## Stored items
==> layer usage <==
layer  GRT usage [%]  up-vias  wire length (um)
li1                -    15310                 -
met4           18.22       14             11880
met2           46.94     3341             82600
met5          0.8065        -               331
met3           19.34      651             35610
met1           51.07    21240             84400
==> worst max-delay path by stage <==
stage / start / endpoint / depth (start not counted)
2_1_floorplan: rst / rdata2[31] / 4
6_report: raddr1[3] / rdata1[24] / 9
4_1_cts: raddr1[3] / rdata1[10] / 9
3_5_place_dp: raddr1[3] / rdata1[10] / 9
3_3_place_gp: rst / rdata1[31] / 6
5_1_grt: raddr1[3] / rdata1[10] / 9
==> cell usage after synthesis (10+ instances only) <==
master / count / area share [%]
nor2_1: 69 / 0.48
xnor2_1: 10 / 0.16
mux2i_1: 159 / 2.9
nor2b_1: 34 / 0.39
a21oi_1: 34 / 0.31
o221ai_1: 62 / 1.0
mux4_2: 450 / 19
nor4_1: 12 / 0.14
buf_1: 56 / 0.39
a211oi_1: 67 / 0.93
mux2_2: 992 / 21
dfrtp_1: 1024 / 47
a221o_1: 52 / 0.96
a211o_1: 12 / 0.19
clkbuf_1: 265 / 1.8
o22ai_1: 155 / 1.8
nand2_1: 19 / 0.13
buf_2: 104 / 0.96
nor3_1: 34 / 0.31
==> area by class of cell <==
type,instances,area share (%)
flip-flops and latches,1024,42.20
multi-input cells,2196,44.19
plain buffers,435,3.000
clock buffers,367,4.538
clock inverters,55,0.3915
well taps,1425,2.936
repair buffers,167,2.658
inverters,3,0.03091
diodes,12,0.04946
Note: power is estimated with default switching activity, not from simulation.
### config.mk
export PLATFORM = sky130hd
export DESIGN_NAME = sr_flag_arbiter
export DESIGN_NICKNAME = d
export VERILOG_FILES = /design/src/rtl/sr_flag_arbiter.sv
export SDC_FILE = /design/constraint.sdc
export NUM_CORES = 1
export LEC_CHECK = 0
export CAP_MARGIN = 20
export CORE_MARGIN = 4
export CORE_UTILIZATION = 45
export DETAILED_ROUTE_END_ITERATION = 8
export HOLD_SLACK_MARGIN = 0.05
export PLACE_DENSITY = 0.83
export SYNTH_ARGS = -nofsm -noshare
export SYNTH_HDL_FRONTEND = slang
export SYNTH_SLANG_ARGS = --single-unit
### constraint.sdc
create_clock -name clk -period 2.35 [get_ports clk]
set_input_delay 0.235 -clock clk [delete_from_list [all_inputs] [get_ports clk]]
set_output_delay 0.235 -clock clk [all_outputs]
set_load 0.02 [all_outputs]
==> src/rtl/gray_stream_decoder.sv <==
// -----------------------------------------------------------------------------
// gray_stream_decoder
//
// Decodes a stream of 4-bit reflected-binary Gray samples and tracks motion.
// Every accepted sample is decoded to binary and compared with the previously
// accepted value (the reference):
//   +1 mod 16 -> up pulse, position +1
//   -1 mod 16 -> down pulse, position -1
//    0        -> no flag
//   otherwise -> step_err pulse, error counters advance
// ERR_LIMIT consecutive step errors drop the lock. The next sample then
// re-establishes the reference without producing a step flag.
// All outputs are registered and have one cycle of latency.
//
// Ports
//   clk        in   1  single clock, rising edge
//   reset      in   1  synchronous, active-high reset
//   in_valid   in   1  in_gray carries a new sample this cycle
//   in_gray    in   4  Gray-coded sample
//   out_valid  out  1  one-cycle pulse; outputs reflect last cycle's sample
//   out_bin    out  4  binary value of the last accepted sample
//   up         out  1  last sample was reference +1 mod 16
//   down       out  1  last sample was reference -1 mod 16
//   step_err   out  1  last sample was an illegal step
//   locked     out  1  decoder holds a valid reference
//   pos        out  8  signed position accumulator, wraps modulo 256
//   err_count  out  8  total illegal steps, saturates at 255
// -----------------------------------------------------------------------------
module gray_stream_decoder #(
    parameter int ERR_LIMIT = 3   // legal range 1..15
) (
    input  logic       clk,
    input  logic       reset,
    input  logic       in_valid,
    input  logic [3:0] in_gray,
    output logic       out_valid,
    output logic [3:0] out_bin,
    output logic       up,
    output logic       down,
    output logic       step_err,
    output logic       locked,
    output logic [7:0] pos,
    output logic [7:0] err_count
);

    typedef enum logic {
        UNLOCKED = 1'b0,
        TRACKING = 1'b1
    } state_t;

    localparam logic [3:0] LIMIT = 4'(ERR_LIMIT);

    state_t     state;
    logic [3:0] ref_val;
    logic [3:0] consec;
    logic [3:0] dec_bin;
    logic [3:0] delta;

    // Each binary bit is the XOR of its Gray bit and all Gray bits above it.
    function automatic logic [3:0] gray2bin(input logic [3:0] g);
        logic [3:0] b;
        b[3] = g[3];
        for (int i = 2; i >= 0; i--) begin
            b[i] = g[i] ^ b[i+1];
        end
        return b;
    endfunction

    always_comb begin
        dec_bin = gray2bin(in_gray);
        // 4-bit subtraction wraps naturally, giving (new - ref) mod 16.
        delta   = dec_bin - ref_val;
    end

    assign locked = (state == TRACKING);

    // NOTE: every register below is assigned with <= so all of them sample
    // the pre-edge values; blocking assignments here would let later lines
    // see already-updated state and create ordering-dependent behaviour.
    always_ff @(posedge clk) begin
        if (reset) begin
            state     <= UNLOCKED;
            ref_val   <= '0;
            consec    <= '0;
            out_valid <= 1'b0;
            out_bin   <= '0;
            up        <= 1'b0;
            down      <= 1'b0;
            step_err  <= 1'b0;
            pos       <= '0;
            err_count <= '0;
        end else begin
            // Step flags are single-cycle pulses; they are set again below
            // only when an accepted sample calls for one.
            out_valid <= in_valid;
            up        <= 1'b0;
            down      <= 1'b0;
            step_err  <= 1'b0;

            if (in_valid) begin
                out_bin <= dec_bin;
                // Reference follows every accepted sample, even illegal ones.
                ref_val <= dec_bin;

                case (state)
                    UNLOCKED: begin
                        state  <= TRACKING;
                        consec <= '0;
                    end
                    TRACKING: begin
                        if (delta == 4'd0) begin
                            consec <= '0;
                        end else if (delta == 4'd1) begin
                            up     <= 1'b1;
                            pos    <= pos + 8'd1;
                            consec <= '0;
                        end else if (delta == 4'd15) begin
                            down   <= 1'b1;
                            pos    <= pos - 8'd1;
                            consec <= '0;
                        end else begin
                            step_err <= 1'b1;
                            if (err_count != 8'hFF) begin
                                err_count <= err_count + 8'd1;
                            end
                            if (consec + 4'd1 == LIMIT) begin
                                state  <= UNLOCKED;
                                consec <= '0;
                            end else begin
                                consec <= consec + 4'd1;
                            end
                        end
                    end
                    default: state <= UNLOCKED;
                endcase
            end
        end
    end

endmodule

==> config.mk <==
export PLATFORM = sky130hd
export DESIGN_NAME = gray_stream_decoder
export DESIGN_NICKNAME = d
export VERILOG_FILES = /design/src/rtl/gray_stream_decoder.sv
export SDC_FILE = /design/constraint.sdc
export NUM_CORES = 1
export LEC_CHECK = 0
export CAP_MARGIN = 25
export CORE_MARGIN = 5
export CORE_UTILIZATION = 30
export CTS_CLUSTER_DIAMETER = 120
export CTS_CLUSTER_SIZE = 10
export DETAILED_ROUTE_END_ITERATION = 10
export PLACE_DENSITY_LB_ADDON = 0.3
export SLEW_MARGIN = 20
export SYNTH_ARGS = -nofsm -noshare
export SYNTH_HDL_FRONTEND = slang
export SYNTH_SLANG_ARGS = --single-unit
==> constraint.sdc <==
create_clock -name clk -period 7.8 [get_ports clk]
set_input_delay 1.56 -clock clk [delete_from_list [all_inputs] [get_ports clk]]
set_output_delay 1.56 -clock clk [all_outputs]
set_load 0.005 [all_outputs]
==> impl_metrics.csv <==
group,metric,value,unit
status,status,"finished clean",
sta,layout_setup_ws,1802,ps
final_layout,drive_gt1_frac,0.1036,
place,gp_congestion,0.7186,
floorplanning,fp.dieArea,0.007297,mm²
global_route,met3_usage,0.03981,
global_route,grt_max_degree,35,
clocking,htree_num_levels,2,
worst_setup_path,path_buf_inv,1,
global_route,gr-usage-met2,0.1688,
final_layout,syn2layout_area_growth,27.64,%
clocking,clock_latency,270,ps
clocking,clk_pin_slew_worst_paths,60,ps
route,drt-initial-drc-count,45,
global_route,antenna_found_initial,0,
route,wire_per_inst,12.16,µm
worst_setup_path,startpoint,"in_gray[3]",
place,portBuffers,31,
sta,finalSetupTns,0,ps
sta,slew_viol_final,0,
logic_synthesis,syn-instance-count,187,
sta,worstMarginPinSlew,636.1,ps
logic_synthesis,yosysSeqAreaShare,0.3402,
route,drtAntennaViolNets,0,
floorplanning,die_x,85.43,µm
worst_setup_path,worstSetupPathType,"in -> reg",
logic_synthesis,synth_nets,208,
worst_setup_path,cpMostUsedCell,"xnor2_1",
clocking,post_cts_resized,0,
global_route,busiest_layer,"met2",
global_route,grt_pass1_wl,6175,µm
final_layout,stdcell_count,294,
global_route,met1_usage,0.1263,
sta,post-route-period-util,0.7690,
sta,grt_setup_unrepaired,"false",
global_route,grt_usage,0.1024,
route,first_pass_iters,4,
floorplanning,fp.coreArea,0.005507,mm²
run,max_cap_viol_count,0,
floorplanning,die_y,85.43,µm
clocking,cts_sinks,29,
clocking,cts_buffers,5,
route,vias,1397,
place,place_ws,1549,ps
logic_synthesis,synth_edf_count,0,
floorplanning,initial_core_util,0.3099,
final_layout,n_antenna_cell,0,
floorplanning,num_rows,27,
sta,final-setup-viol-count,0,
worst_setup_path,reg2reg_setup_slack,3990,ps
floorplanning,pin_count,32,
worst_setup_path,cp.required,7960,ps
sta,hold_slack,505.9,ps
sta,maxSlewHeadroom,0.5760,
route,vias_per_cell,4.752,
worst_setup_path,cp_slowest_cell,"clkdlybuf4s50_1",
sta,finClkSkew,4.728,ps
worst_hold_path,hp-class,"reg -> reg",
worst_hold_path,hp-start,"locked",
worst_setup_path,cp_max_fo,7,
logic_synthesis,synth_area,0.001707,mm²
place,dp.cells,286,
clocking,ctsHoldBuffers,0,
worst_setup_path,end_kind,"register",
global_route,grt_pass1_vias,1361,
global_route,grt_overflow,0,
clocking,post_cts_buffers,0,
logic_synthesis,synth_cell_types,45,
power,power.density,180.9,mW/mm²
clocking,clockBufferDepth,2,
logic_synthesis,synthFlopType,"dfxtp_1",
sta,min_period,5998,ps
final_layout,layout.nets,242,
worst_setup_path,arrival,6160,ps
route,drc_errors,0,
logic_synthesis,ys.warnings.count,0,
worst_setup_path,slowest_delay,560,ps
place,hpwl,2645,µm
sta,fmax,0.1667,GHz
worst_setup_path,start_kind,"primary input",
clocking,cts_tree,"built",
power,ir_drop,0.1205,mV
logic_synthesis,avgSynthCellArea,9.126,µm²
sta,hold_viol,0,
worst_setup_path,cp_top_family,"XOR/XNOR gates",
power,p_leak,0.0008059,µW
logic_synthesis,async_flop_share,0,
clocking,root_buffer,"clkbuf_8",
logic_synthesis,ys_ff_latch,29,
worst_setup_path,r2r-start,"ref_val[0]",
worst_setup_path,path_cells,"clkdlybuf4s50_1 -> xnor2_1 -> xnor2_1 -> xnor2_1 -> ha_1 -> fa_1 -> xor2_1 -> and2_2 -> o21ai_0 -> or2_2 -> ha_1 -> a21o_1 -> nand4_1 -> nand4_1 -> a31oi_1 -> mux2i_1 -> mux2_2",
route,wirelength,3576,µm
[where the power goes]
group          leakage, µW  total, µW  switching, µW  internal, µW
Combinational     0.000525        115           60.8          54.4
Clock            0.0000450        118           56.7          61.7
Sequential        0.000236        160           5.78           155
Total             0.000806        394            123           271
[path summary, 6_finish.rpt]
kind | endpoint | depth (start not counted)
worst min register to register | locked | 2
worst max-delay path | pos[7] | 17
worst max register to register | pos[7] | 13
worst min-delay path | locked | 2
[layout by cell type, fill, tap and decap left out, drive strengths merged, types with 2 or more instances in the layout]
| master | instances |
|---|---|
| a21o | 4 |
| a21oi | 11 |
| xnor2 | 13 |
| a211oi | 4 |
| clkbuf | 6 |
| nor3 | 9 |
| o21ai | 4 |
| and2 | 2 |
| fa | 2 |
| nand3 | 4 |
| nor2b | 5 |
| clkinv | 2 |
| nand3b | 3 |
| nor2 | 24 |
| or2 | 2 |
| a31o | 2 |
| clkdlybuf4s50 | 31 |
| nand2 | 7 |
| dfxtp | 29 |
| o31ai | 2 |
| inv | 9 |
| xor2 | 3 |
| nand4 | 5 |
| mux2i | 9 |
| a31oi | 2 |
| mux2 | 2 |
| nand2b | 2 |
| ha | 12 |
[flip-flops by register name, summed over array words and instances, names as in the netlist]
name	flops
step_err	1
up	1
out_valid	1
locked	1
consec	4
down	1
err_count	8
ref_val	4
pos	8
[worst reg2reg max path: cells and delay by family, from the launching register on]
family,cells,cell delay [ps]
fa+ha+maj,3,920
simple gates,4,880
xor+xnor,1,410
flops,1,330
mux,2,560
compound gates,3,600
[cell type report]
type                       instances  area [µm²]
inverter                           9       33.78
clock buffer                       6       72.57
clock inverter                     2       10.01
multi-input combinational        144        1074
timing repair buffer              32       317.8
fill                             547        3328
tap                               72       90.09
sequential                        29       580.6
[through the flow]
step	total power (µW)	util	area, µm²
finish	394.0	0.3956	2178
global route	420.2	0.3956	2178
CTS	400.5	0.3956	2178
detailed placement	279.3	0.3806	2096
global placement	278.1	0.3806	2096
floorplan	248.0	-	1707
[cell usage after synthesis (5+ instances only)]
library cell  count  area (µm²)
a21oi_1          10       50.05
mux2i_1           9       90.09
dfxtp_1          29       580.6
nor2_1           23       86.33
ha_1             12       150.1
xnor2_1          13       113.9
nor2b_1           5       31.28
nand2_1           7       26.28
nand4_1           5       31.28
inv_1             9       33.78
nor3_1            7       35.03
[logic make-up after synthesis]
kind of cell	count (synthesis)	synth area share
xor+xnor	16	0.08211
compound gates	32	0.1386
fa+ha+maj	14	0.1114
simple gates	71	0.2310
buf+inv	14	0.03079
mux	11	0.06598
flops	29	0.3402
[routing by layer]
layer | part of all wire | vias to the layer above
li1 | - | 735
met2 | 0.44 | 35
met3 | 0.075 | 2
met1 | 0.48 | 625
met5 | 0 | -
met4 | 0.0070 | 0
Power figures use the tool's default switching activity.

--

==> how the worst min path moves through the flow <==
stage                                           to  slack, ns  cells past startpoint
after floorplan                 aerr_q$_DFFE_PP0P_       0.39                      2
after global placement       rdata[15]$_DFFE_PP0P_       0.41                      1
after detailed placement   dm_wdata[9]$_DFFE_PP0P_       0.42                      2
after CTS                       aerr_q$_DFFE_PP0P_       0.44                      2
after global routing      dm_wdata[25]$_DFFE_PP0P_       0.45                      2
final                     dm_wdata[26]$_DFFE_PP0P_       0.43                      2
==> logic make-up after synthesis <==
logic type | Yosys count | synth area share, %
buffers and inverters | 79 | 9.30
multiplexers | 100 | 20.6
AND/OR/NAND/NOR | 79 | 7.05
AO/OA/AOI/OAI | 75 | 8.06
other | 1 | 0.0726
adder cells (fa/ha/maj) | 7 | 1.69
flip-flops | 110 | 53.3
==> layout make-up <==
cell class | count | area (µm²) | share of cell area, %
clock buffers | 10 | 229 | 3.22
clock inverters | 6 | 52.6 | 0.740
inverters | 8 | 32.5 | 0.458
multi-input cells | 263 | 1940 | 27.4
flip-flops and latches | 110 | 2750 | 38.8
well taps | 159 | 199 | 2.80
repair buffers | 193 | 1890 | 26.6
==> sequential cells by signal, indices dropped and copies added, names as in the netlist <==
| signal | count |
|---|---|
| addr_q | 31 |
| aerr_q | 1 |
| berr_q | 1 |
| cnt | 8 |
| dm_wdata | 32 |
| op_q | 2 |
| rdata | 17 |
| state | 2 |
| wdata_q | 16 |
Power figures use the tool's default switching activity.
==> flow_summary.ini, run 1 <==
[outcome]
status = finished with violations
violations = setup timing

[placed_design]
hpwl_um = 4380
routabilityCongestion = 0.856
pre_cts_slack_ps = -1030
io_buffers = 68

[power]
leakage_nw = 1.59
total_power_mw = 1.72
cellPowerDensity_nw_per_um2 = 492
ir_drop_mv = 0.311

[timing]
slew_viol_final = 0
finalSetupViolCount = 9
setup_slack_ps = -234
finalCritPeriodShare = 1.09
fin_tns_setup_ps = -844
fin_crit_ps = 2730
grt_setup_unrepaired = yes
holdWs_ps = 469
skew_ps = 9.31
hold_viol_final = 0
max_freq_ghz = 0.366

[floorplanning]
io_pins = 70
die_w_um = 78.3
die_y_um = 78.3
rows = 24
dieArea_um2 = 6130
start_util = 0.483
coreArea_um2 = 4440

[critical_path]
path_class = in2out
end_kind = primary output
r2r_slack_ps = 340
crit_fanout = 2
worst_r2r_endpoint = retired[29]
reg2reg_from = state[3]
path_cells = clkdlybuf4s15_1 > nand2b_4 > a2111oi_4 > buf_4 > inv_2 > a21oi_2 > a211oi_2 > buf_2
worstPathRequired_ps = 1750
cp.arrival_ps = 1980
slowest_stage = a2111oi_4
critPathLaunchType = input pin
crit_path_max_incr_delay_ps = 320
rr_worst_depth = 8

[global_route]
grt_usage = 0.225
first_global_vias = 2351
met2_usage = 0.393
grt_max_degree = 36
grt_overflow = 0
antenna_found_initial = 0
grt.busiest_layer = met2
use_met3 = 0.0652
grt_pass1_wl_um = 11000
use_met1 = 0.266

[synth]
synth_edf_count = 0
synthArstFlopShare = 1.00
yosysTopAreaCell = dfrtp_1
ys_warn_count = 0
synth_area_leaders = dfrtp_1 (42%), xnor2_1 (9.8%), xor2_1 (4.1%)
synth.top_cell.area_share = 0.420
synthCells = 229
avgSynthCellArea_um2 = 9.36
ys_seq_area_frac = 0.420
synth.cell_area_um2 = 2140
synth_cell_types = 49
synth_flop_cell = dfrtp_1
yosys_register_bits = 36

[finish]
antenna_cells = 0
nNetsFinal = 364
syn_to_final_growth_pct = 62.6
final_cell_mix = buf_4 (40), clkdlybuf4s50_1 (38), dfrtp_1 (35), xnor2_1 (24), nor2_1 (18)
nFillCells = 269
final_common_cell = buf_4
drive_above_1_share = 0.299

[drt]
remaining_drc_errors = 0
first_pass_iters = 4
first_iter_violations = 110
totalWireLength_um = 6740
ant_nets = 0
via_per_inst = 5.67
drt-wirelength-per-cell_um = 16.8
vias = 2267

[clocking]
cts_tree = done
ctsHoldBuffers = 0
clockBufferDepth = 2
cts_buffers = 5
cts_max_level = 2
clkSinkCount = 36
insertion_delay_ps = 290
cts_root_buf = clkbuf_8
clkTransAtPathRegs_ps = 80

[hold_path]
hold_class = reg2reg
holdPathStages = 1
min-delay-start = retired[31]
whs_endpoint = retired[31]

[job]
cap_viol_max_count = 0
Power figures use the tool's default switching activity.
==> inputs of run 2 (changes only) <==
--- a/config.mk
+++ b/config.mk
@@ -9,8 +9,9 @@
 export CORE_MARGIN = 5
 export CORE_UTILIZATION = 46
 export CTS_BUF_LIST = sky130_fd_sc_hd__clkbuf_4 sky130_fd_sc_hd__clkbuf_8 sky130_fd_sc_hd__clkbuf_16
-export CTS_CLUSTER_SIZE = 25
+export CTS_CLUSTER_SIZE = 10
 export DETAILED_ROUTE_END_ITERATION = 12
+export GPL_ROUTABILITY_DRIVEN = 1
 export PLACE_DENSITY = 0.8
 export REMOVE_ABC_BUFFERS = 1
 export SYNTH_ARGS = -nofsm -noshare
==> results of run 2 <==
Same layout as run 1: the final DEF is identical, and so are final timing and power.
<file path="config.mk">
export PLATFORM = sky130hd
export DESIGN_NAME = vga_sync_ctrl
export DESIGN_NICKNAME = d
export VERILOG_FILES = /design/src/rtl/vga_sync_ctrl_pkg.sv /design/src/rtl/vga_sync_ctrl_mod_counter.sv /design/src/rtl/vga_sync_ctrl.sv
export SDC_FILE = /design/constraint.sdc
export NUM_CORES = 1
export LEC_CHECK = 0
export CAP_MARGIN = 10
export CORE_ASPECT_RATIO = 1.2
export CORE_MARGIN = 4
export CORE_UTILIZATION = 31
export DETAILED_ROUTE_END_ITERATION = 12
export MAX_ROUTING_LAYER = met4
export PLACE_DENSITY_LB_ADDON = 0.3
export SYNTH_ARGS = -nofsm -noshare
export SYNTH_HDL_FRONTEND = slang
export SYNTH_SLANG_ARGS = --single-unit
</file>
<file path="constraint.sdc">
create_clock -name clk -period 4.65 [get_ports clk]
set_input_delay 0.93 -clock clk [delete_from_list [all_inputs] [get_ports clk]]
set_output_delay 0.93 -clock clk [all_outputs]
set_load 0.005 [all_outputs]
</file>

==

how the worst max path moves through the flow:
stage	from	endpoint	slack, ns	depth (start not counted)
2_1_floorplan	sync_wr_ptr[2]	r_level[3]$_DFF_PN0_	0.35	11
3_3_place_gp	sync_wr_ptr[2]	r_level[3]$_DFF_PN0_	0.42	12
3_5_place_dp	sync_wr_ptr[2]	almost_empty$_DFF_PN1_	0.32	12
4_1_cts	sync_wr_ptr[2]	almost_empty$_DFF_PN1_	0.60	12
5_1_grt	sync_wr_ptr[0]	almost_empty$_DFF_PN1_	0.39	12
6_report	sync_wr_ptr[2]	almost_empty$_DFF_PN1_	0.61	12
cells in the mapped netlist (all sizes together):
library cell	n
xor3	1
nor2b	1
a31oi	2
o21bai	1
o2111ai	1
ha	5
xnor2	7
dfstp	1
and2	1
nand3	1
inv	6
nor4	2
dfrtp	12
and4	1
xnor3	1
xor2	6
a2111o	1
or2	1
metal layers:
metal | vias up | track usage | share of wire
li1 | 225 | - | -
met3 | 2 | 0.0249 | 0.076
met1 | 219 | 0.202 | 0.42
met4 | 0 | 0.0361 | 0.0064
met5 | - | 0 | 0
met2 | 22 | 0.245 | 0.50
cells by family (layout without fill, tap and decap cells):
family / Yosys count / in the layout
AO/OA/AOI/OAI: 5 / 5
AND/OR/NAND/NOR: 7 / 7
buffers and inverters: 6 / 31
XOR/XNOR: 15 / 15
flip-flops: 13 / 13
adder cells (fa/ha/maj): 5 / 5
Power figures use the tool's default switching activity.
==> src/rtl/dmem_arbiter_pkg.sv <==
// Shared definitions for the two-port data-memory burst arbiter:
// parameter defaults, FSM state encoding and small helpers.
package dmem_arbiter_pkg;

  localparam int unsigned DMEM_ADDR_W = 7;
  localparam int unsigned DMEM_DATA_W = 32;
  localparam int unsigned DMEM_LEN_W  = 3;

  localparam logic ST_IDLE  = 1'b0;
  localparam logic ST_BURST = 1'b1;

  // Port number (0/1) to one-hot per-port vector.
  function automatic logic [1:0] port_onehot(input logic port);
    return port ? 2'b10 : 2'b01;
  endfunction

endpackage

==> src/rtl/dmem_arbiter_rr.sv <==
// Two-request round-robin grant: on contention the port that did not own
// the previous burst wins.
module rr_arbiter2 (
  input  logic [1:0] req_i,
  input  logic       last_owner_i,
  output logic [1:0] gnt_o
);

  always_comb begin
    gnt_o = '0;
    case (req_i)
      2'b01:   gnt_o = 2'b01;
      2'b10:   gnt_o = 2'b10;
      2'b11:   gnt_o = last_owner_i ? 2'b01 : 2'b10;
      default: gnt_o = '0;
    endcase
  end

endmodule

## WHAT IS BEING ASKED
Wherever the line holding "AND/OR/NAND/NOR | 79 | 7.05" falls in the entries above, copy exactly from it through the line holding "well taps | 159 | 199 | 2.80", inclusive, and add nothing.

## TASK RESULT
AND/OR/NAND/NOR | 79 | 7.05
AO/OA/AOI/OAI | 75 | 8.06
other | 1 | 0.0726
adder cells (fa/ha/maj) | 7 | 1.69
flip-flops | 110 | 53.3
==> layout make-up <==
cell class | count | area (µm²) | share of cell area, %
clock buffers | 10 | 229 | 3.22
clock inverters | 6 | 52.6 | 0.740
inverters | 8 | 32.5 | 0.458
multi-input cells | 263 | 1940 | 27.4
flip-flops and latches | 110 | 2750 | 38.8
well taps | 159 | 199 | 2.80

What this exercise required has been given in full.